◆ **What is expected**: Your task is to copy every line below that contains the word "property".

◆ **Material shown**:
****************************************
<file path="src/verilog/tx_pkg.sv">
`default_nettype none

package tx_pkg;

    // Widths with a meaning of their own
    typedef logic [15:0] word_t;      // Parallel word from the word source
    typedef logic [3:0]  quad_t;      // One quarter-rate nibble
    typedef logic [3:0]  phase_t;     // Bit position inside a word
    typedef logic [1:0]  cfg_addr_t;  // Register address

    // Register map
    localparam cfg_addr_t ADDR_CTRL    = 2'd0;  // Control bits in [3:0]
    localparam cfg_addr_t ADDR_PATTERN = 2'd1;  // Fixed pattern word

    // Control bit positions inside ADDR_CTRL
    localparam int unsigned CTRL_EN   = 0;
    localparam int unsigned CTRL_SWAP = 1;
    localparam int unsigned CTRL_LSB  = 2;
    localparam int unsigned CTRL_PAT  = 3;

    // Transmitter controls as seen by the datapath, 20 bits
    typedef struct packed {
        logic  en;         // Transmitter enable
        logic  swap_pol;   // Exchange dout_p and dout_n
        logic  lsb_first;  // din[0] goes out first
        logic  pat_en;     // Send pattern instead of din
        word_t pattern;    // Fixed pattern word
    } tx_cfg_t;

endpackage

`default_nettype wire
</file>
<file path="src/verilog/tx_top.sv">
`timescale 1ns/1ps

`default_nettype none

module tx_top import tx_pkg::*; (
    input  wire logic      mdll_clk,     // Bit-rate clock from MDLL
    input  wire logic      arst_n,
    input  wire word_t     din,          // Word from the external source
    input  wire logic      cfg_we,
    input  wire cfg_addr_t cfg_addr,
    input  wire word_t     cfg_wdata,
    output word_t          cfg_rdata,
    output logic           prbs_strobe,  // Next word request
    output logic           dout_p,
    output logic           dout_n
);

    tx_cfg_t cfg;          // Controls to the datapath
    logic    quad_strobe;  // Nibble pacing
    quad_t   quad;         // 16:4 to 4:1 nibble

    // Register block beside the datapath
    tx_cfg_regs u_cfg_regs (
        .mdll_clk  (mdll_clk),
        .arst_n    (arst_n),
        .cfg_we    (cfg_we),
        .cfg_addr  (cfg_addr),
        .cfg_wdata (cfg_wdata),
        .cfg_rdata (cfg_rdata),
        .cfg       (cfg)
    );

    // Strobes in place of divided clocks
    tx_phase_div u_phase_div (
        .mdll_clk    (mdll_clk),
        .arst_n      (arst_n),
        .cfg         (cfg),
        .quad_strobe (quad_strobe),
        .prbs_strobe (prbs_strobe)
    );

    // Half-rate stage, word to nibbles
    hr_16t4_mux u_hr_mux (
        .mdll_clk    (mdll_clk),
        .arst_n      (arst_n),
        .cfg         (cfg),
        .din         (din),
        .quad_strobe (quad_strobe),
        .prbs_strobe (prbs_strobe),
        .quad        (quad)
    );

    // Quarter-rate stage, nibble to line
    qr_4t1_mux u_qr_mux (
        .mdll_clk (mdll_clk),
        .arst_n   (arst_n),
        .cfg      (cfg),
        .quad     (quad),
        .dout_p   (dout_p),
        .dout_n   (dout_n)
    );

endmodule

`default_nettype wire

</file>
<file path="src/verilog/qr_4t1_mux.sv">
`timescale 1ns/1ps

`default_nettype none

module qr_4t1_mux import tx_pkg::*; (
    input  wire logic    mdll_clk,  // Bit-rate clock
    input  wire logic    arst_n,
    input  wire tx_cfg_t cfg,
    input  wire quad_t   quad,      // Nibble from the 16:4 stage
    output logic         dout_p,
    output logic         dout_n
);

    logic [1:0] qphase;  // 0 Q, 1 I, 2 QB, 3 IB
    logic       bit_q;   // Output register
    logic       line_bit;

    // Runs in step with the low bits of the word phase
    always_ff @(posedge mdll_clk or negedge arst_n) begin
        if (!arst_n) begin
            qphase <= '0;
        end else if (!cfg.en) begin
            qphase <= '0;
        end else begin
            qphase <= qphase + 2'd1;
        end
    end

    // One bit per cycle, Q first
    always_ff @(posedge mdll_clk or negedge arst_n) begin
        if (!arst_n) begin
            bit_q <= 1'b0;
        end else if (!cfg.en) begin
            bit_q <= 1'b0;
        end else begin
            bit_q <= quad[qphase];
        end
    end

    assign line_bit = bit_q ^ cfg.swap_pol;  // Swap exchanges the pins

    // Differential pair, both low when off
    assign dout_p = cfg.en & line_bit;
    assign dout_n = cfg.en & ~line_bit;

    // Pins must stay complementary through a running stream
    a_diff_pair: assert property (
        @(posedge mdll_clk) disable iff (!arst_n)
        cfg.en ##1 cfg.en |-> (dout_p ^ dout_n)
    ) else $error("dout_p equals dout_n while enabled");

endmodule

`default_nettype wire

</file>
<file path="src/verilog/hr_16t4_mux.sv">
`timescale 1ns/1ps

`default_nettype none

module hr_16t4_mux import tx_pkg::*; (
    input  wire logic    mdll_clk,     // Bit-rate clock
    input  wire logic    arst_n,
    input  wire tx_cfg_t cfg,
    input  wire word_t   din,          // Valid while prbs_strobe is high
    input  wire logic    quad_strobe,
    input  wire logic    prbs_strobe,
    output quad_t        quad          // Nibble to the 4:1 stage
);

    word_t src_word;  // din or pattern
    word_t reo_word;  // Interleaved word
    word_t word_q;    // Remaining nibbles, shifted down

    // Bits of nibble 0 sit at 0, 4, 8, 12
    function automatic quad_t pick_quad(input word_t w);
        pick_quad = {w[12], w[8], w[4], w[0]};
    endfunction

    assign src_word = cfg.pat_en ? cfg.pattern : din;

    // Position 4k+j carries send slot 4j+k
    always_comb begin
        for (int k = 0; k < 4; k++) begin
            for (int j = 0; j < 4; j++) begin
                if (cfg.lsb_first)
                    reo_word[4*k+j] = src_word[4*j+k];       // Slot 0 is din[0]
                else
                    reo_word[4*k+j] = src_word[15-(4*j+k)];  // Slot 0 is din[15]
            end
        end
    end

    // Nibble 0 goes straight out, rest waits in word_q
    always_ff @(posedge mdll_clk or negedge arst_n) begin
        if (!arst_n) begin
            word_q <= '0;
            quad   <= '0;
        end else if (prbs_strobe) begin
            word_q <= reo_word >> 1;
            quad   <= pick_quad(reo_word);
        end else if (quad_strobe) begin
            word_q <= word_q >> 1;  // Next nibble moves to 0, 4, 8, 12
            quad   <= pick_quad(word_q);
        end
    end

    // Strobes must stay quiet while the transmitter is off
    a_no_strobe_disabled: assert property (
        @(posedge mdll_clk) disable iff (!arst_n)
        !cfg.en |-> !quad_strobe
    ) else $error("quad_strobe while transmitter disabled");

endmodule

`default_nettype wire

</file>
<file path="src/verilog/tx_phase_div.sv">
`timescale 1ns/1ps

`default_nettype none

module tx_phase_div import tx_pkg::*; (
    input  wire logic    mdll_clk,     // Bit-rate clock
    input  wire logic    arst_n,
    input  wire tx_cfg_t cfg,
    output logic         quad_strobe,  // Last bit of a nibble
    output logic         prbs_strobe   // Last bit of a word, asks for next din
);

    phase_t phase;  // Bit position in the current word

    // Replaces the div-by-2 chain, free runs 0..15 while enabled
    always_ff @(posedge mdll_clk or negedge arst_n) begin
        if (!arst_n) begin
            phase <= '0;
        end else if (!cfg.en) begin
            phase <= '0;  // Parked until enabled
        end else begin
            phase <= phase + phase_t'(1);  // Wraps 15 -> 0
        end
    end

    // Phases 3, 7, 11, 15
    assign quad_strobe = cfg.en & (phase[1:0] == 2'b11);

    // Phase 15 only, stands in for clk_prbsgen
    assign prbs_strobe = cfg.en & (phase == phase_t'(15));

    // Word boundary is always a nibble boundary too
    a_prbs_on_quad: assert property (
        @(posedge mdll_clk) disable iff (!arst_n)
        prbs_strobe |-> quad_strobe
    ) else $error("prbs_strobe without quad_strobe");

endmodule

`default_nettype wire

</file>
<file path="src/verilog/tx_cfg_regs.sv">
`timescale 1ns/1ps

`default_nettype none

module tx_cfg_regs import tx_pkg::*; (
    input  wire logic      mdll_clk,   // Bit-rate clock
    input  wire logic      arst_n,
    input  wire logic      cfg_we,     // Write strobe
    input  wire cfg_addr_t cfg_addr,
    input  wire word_t     cfg_wdata,
    output word_t          cfg_rdata,  // Combinational read-back
    output tx_cfg_t        cfg
);

    logic [3:0] ctrl_q;     // en, swap, lsb, pat
    word_t      pattern_q;

    // Write decode, one cycle to cfg
    always_ff @(posedge mdll_clk or negedge arst_n) begin
        if (!arst_n) begin
            ctrl_q    <= '0;
            pattern_q <= '0;
        end else if (cfg_we) begin
            case (cfg_addr)
                ADDR_CTRL:    ctrl_q    <= cfg_wdata[3:0];
                ADDR_PATTERN: pattern_q <= cfg_wdata;
                default:      ;  // Unmapped address, write dropped
            endcase
        end
    end

    // Fan control bits out into the struct
    always_comb begin
        cfg.en        = ctrl_q[CTRL_EN];
        cfg.swap_pol  = ctrl_q[CTRL_SWAP];
        cfg.lsb_first = ctrl_q[CTRL_LSB];
        cfg.pat_en    = ctrl_q[CTRL_PAT];
        cfg.pattern   = pattern_q;
    end

    // Read mux, unused bits zero
    always_comb begin
        case (cfg_addr)
            ADDR_CTRL:    cfg_rdata = {12'd0, ctrl_q};
            ADDR_PATTERN: cfg_rdata = pattern_q;
            default:      cfg_rdata = '0;
        endcase
    end

    // A write must hit a defined register
    a_we_addr_known: assert property (
        @(posedge mdll_clk) disable iff (!arst_n)
        cfg_we |-> !$isunknown(cfg_addr)
    ) else $error("cfg_addr unknown during a register write");

endmodule

`default_nettype wire

</file>
<file path="config.mk">
export PLATFORM = sky130hd
export DESIGN_NAME = tx_top
export DESIGN_NICKNAME = d
export VERILOG_FILES = /design/src/verilog/tx_pkg.sv /design/src/verilog/tx_top.sv /design/src/verilog/qr_4t1_mux.sv /design/src/verilog/hr_16t4_mux.sv /design/src/verilog/tx_phase_div.sv /design/src/verilog/tx_cfg_regs.sv
export SDC_FILE = /design/constraint.sdc
export NUM_CORES = 1
export LEC_CHECK = 0
export ABC_AREA = 1
export BUFFER_PORTS_ARGS = -buffer_cell sky130_fd_sc_hd__buf_2
export CELL_PAD_IN_SITES_DETAIL_PLACEMENT = 1
export CELL_PAD_IN_SITES_GLOBAL_PLACEMENT = 2
export CORE_MARGIN = 10
export CORE_UTILIZATION = 32
export DETAILED_ROUTE_END_ITERATION = 7
export PLACE_DENSITY = 0.86
export SYNTH_ARGS = -nofsm -noshare
export SYNTH_HDL_FRONTEND = slang
export SYNTH_SLANG_ARGS = --single-unit
</file>
<file path="constraint.sdc">
create_clock -name mdll_clk -period 3.4 [get_ports mdll_clk]
set_input_delay 0.17 -clock mdll_clk [delete_from_list [all_inputs] [get_ports mdll_clk]]
set_output_delay 0.17 -clock mdll_clk [all_outputs]
set_load 0.02 [all_outputs]
</file>
==> reports/qor.csv, run 1 <==
stage;metric;value;unit
timing;fmax;538.7;MHz
floorplan;pin_count;56;
floorplan;rows;30;
pwr;p_clk_frac;0.248;
floorplan;initial_core_util;0.3304;
timing;slew_viol_final;0;
yosys;synth_edf_count;0;
yosys;synth_top_area_frac;0.4767;
timing;max_slew.worst_pin.slew;0.9676;ns
global_route;track_usage;0.1207;
placement;dp_hpwl;4.970;mm
critical_path;slowest_delay;0.72;ns
placement;portBuffers;55;
yosys;netlist_instances;298;
yosys;synthArstFlopShare;1.000;
pwr;p_leak;1.312;nW
clock_tree;cts_resized;0;
timing;grt_setup_unrepaired;no;
pwr;p_sw_frac;0.3311;
critical_path;crit_path_max_fanout;18;
clock_tree;clk_latency;0.29;ns
timing;setup_tns;0;ns
critical_path;crit_slowest_cell;dfrtp_1;
yosys;yosysWarnings;0;
detailed_routing;viasPerCell;4.723;
yosys;yosys-top-cells-count;nand3_1 (49), nor2_1 (49), nand2_1 (48), dfrtp_1 (43), a21oi_1 (42);
floorplan;dieArea;0.01081;mm^2
detailed_routing;wl_per_cell;14.63;um
yosys;synth_ff_type;dfrtp_1;
timing;setup_viol;0;
yosys;synth_fp_nets;336;
placement;routabilityCongestion;0.7661;
timing;period_minus_slack;1.856;ns
finish;area_growth_syn_to_layout;17.35;%
pwr;p_int;800.4;uW
pwr;power_switching;396.1;uW
detailed_routing;drt-total-wl;6.454;mm
global_route;grt_max_degree;44;
pwr;seqPwrFrac;0.522;
clock_tree;numCtsBuffers;5;
critical_path;critPathKind;flop to output port;
timing;max-slew-margin-rel;0.3549;
detailed_routing;drt_pass1_iterations;4;
detailed_routing;drcViolationCount;0;
timing;final_hold_viol_count;0;
global_route;top_usage_layer;met2;
yosys;ys_ff_latch;43;
global_route;grt_use_met1;0.1514;
clock_tree;cts_tree;done;
global_route;globalRouteOverflowTotal;0;
yosys;synth.avg_cell_area;7.574;um^2
detailed_routing;vias;2083;
clock_tree;postCtsSetupRepairBufs;0;
critical_path;cp.arrival;1.69;ns
floorplan;fp.dieH;104.0;um
critical_path;cp_data_required_time;3.23;ns
yosys;yosysSeqAreaShare;0.4767;
timing;setup_slack;1.544;ns
yosys;yosysTopAreaCell;dfrtp_1;
detailed_routing;antenna_left;0;
job;drv_cap;0;
floorplan;fp.dieW;104.0;um
finish;diodes;0;
outcome;outcome;complete, no violations;
pwr;powerDensity;451.7;mW/mm^2
timing;post-route-period-util;0.5459;
min_path;hold_path.class;primary input to asynchronous set/reset pin;
pwr;vdd_ir_drop_max;0.1734;mV
clock_tree;htree_levels;2;
finish;fin_util;0.3877;
finish;drive_gt1_frac;0.2029;
detailed_routing;drt_iter0_markers;104;
placement;dp.cells;435;
critical_path;crit_chain;inv_2 -> o21ai_0 -> buf_2;
clock_tree;holdBufCountCts;0;
global_route;grt_pass1_wl;10.98;mm
clock_tree;root_buffer;clkbuf_8;
critical_path;start_kind;flop;
finish;nets;384;
yosys;synthTopCellsByArea;dfrtp_1 (48%), nand3_1 (11%), a21oi_1 (9.3%);
yosys;synth_cell_types;21;
placement;pre_cts_ws;1.795;ns
yosys;syn_area;0.002257;mm^2
clock_tree;path_clk_slew;0.07;ns
clock_tree;clk_path_buf_depth;2;
critical_path;end_kind;output port;
clock_tree;cts.sinks;43;
finish;fin_cells;441;
floorplan;core_area;0.006832;mm^2
timing;finClkSkew;0.002968;ns
pwr;power_frac_comb;0.230;
global_route;grtUsageMet3;0.03717;
global_route;antenna_found_initial;0;
global_route;grt.met2_usage;0.1950;
global_route;grt_pass1_vias;2258;
==> through the flow <==
| stage | power, mW | cell area, um^2 | hold WS [ns] |
|---|---|---|---|
| final | 1.197 | 2649 | 0.03033 |
| after global routing | 1.286 | 2649 | 0.1123 |
| after CTS | 1.219 | 2649 | 0.08457 |
| after detailed placement | 0.9176 | 2576 | 0.4042 |
| after global placement | 0.9054 | 2576 | 0.3922 |
| after floorplan | 0.8156 | 2257 | -0.1256 |
==> layer usage <==
| metal | vias to the layer above | share of wire | routed length [um] |
|---|---|---|---|
| met1 | 979 | 0.47 | 3034 |
| met3 | 5 | 0.039 | 252 |
| li1 | 1066 | - | - |
| met2 | 33 | 0.48 | 3093 |
| met5 | - | 0 | 0 |
| met4 | 0 | 0.011 | 73 |
==> power by group through the flow <==
stage | sequential, mW | combinational, mW | clock, mW
detailed placement | 0.636 | 0.282 | 0
CTS | 0.626 | 0.283 | 0.311
finish | 0.625 | 0.275 | 0.297
global route | 0.636 | 0.320 | 0.329
global placement | 0.633 | 0.272 | 0
floorplan | 0.605 | 0.211 | 0
==> worst max-delay path, delay by kind of cell, from the launching register on <==
kind / cells / cell delay, ns
AOI/OAI and AO/OA: 1 / 0.21
buffers and inverters: 2 / 0.46
DFF: 1 / 0.72
==> final cells by class <==
| class | instances | area [um^2] |
|---|---|---|
| clock buffers | 6 | 72.57 |
| fillers | 915 | 4183 |
| inverters | 27 | 101.3 |
| multi-input cells | 214 | 1003 |
| flip-flops and latches | 43 | 1076 |
| well taps | 96 | 120.1 |
| repair buffers | 55 | 275.3 |
==> cell families (layout without fill, tap and decap cells) <==
logic type,count (synthesis),in the layout,share of synthesized area
xor+xnor,2,2,0.007762
flops,43,43,0.4767
simple gates,150,150,0.2894
fa+ha+maj,1,1,0.005542
buf+inv,41,88,0.07871
compound gates,61,61,0.1419
==> cells in the final DEF, fill, tap and decap left out <==
| cell | n |
|---|---|
| buf_2 | 55 |
| a21oi_1 | 42 |
| nand2_4 | 1 |
| clkbuf_8 | 5 |
| nand2_2 | 1 |
| a21oi_2 | 3 |
| clkbuf_1 | 1 |
| ha_1 | 1 |
| nand2_1 | 48 |
| xor2_1 | 2 |
| o21ai_0 | 15 |
| nor2_1 | 49 |
| inv_2 | 3 |
| dfrtp_1 | 43 |
| inv_1 | 24 |
| nand3_1 | 49 |
| a22o_1 | 1 |
| nor2_2 | 1 |
| nor2_8 | 1 |
==> flip-flops by register name, summed over array words and instances, names as in the netlist <==
name                  cells
u_cfg_regs.pattern_q     16
u_hr_mux.word_q          13
u_cfg_regs.ctrl_q         4
u_phase_div.phase         4
u_hr_mux.quad             3
u_qr_mux.qphase           2
u_qr_mux.bit_q            1
==> path summary, 6_finish.rpt <==
check / start / endpoint / slack, ns / cells past startpoint
worst min-delay path: arst_n / u_phase_div.phase[2] / 0.03 / 1
max in group asynchronous: arst_n / u_hr_mux.word_q[1] / 2.77 / 1
worst max register to register: u_cfg_regs.ctrl_q[3] / u_hr_mux.word_q[8] / 1.92 / 5
worst max-delay path: u_cfg_regs.ctrl_q[2] / cfg_rdata[2] / 1.54 / 3
min in group mdll_clk: cfg_wdata[9] / u_cfg_regs.pattern_q[9] / 0.12 / 3
worst min register to register: u_phase_div.phase[0] / u_phase_div.phase[0] / 0.47 / 1
Note: power is estimated with default switching activity, not from simulation.
==> inputs of run 2 (changes only) <==
--- a/config.mk
+++ b/config.mk
@@ -10,9 +10,9 @@
 export CELL_PAD_IN_SITES_DETAIL_PLACEMENT = 1
 export CELL_PAD_IN_SITES_GLOBAL_PLACEMENT = 2
 export CORE_MARGIN = 10
-export CORE_UTILIZATION = 32
+export CORE_UTILIZATION = 27
 export DETAILED_ROUTE_END_ITERATION = 7
-export PLACE_DENSITY = 0.86
+export PLACE_DENSITY = 0.77
 export SYNTH_ARGS = -nofsm -noshare
 export SYNTH_HDL_FRONTEND = slang
 export SYNTH_SLANG_ARGS = --single-unit
==> constraint.sdc (replaced) <==
create_clock -name mdll_clk -period 1.55 [get_ports mdll_clk]
set_input_delay 0.0775 -clock mdll_clk [delete_from_list [all_inputs] [get_ports mdll_clk]]
set_output_delay 0.0775 -clock mdll_clk [all_outputs]
set_load 0.02 [all_outputs]
==> run 2 against run 1 <==
Net effect:
- clock power grew to 3.1 times the previous value
- worst hold slack gained 0.00090 ns
- first-iteration DRC count shrank 39%
- count of clock-buffer cells in the layout is the same
- sequential power grew 120%
- sequential share of layout area shrank 2.2 points
- power grew 140%
- combinational power grew 140%
- register-to-register slack lost 1.8 ns
==> reports/qor.csv, run 2 (synthesis results as in run 1) <==
stage;metric;value;unit
global_route;track_usage;0.1060;
clock_tree;root_buffer;clkbuf_8;
critical_path;end_kind;output port;
finish;nets;392;
timing;period_minus_slack;1.420;ns
detailed_routing;antenna_left;0;
timing;max-slew-margin-rel;0.6572;
floorplan;fp.dieH;111.4;um
finish;fin_util;0.3428;
critical_path;crit_slowest_cell;dfrtp_1;
clock_tree;htree_levels;2;
global_route;grt_pass1_vias;2287;
floorplan;dieArea;0.01242;mm^2
pwr;p_leak;1.366;nW
timing;final_hold_viol_count;0;
floorplan;rows;33;
floorplan;fp.dieW;111.4;um
critical_path;crit_chain;ha_4 -> nand2_8 -> nor2_8 -> buf_2;
detailed_routing;drcViolationCount;0;
global_route;grt_use_met1;0.1415;
outcome;outcome;complete, no violations;
placement;pre_cts_ws;0.1222;ns
clock_tree;cts_tree;done;
timing;setup_tns;0;ns
clock_tree;clk_path_buf_depth;2;
placement;portBuffers;55;
global_route;globalRouteOverflowTotal;0;
detailed_routing;wl_per_cell;14.40;um
global_route;top_usage_layer;met2;
finish;largest_reg_flops;16;
placement;routabilityCongestion;0.7568;
critical_path;start_kind;flop;
detailed_routing;drt_iter0_markers;63;
finish;largest_register;u_cfg_regs.pattern_q;
floorplan;pin_count;56;
min_path;hold_path.class;primary input to flop;
pwr;powerDensity;1043;mW/mm^2
timing;grt_setup_unrepaired;no;
critical_path;slowest_delay;0.41;ns
job;drv_cap;0;
timing;setup_viol;0;
detailed_routing;drt-total-wl;6.622;mm
floorplan;initial_core_util;0.2761;
global_route;grt.met2_usage;0.1637;
critical_path;cp.arrival;1.34;ns
timing;post-route-period-util;0.9163;
timing;finClkSkew;0.003951;ns
clock_tree;clk_latency;0.29;ns
global_route;antenna_found_initial;0;
clock_tree;cts.sinks;43;
global_route;grt_pass1_wl;11.30;mm
critical_path;crit_path_max_fanout;18;
global_route;grt_max_degree;33;
pwr;vdd_ir_drop_max;0.3829;mV
critical_path;crit_start;u_phase_div.phase[0];
finish;area_growth_syn_to_layout;24.17;%
detailed_routing;viasPerCell;4.585;
pwr;power;2.923;mW
timing;max_slew.worst_pin.slew;0.5141;ns
min_path;holdCritStartpoint;cfg_wdata[15];
timing;slew_viol_final;0;
floorplan;core_area;0.008175;mm^2
timing;setup_slack;0.1298;ns
finish;mostFrequentLayoutCell;buf_2;
clock_tree;numCtsBuffers;5;
finish;diodes;0;
timing;hold_ws;0.03123;ns
finish;reg_top3;u_cfg_regs.pattern_q: 16 flops, u_hr_mux.word_q: 13 flops;
clock_tree;path_clk_slew;0.08;ns
critical_path;critPathKind;flop to output port;
critical_path;cp_data_required_time;1.47;ns
finish;drive_gt1_frac;0.2310;
detailed_routing;vias;2109;
global_route;grtUsageMet3;0.03221;
critical_path;r2r-start;u_phase_div.phase[0];
finish;final_cell_mix;buf_2 (55), nor2_1 (49), nand3_1 (49);
placement;dp_hpwl;5.210;mm
timing;fmax;704.1;MHz
detailed_routing;drt_pass1_iterations;4;
run 2: changes by cell type in the layout (fill, tap and decap cells not counted), sizes merged:
cell | previous run | this run
bufinv | 0 | 1
buf | 55 | 62
dlygate4sd3 | 0 | 1
clkinv | 0 | 1
run 2: worst paths after layout:
path | to | slack [ns] | cells past startpoint
worst min-delay path | u_cfg_regs.pattern_q[15] | 0.03 | 3
worst min register to register | u_qr_mux.qphase[0] | 0.49 | 1
min in group asynchronous | u_cfg_regs.pattern_q[5] | 0.28 | 2
worst max-delay path | prbs_strobe | 0.13 | 4
max in group asynchronous | u_qr_mux.bit_q | 0.77 | 3
worst max register to register | u_hr_mux.word_q[0] | 0.14 | 6
run 2: per-stage QoR:
stage               cells  cell area (um^2)
global placement      449              2638
detailed placement    449              2638
CTS                   460              2780
floorplan             298              2257
global route          460              2803
finish                460              2803
run 2: what timing repair did:
item	in CTS	in global routing
hold buffers	1	0
setup endpoints to repair	1	14
hold endpoints to repair	20	0
pin swaps	1	0
resized for setup	0	4
setup buffers	2	0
****************************************
◆ **Solution for this exercise**:
    a_diff_pair: assert property (
    a_no_strobe_disabled: assert property (
    a_prbs_on_quad: assert property (
    a_we_addr_known: assert property (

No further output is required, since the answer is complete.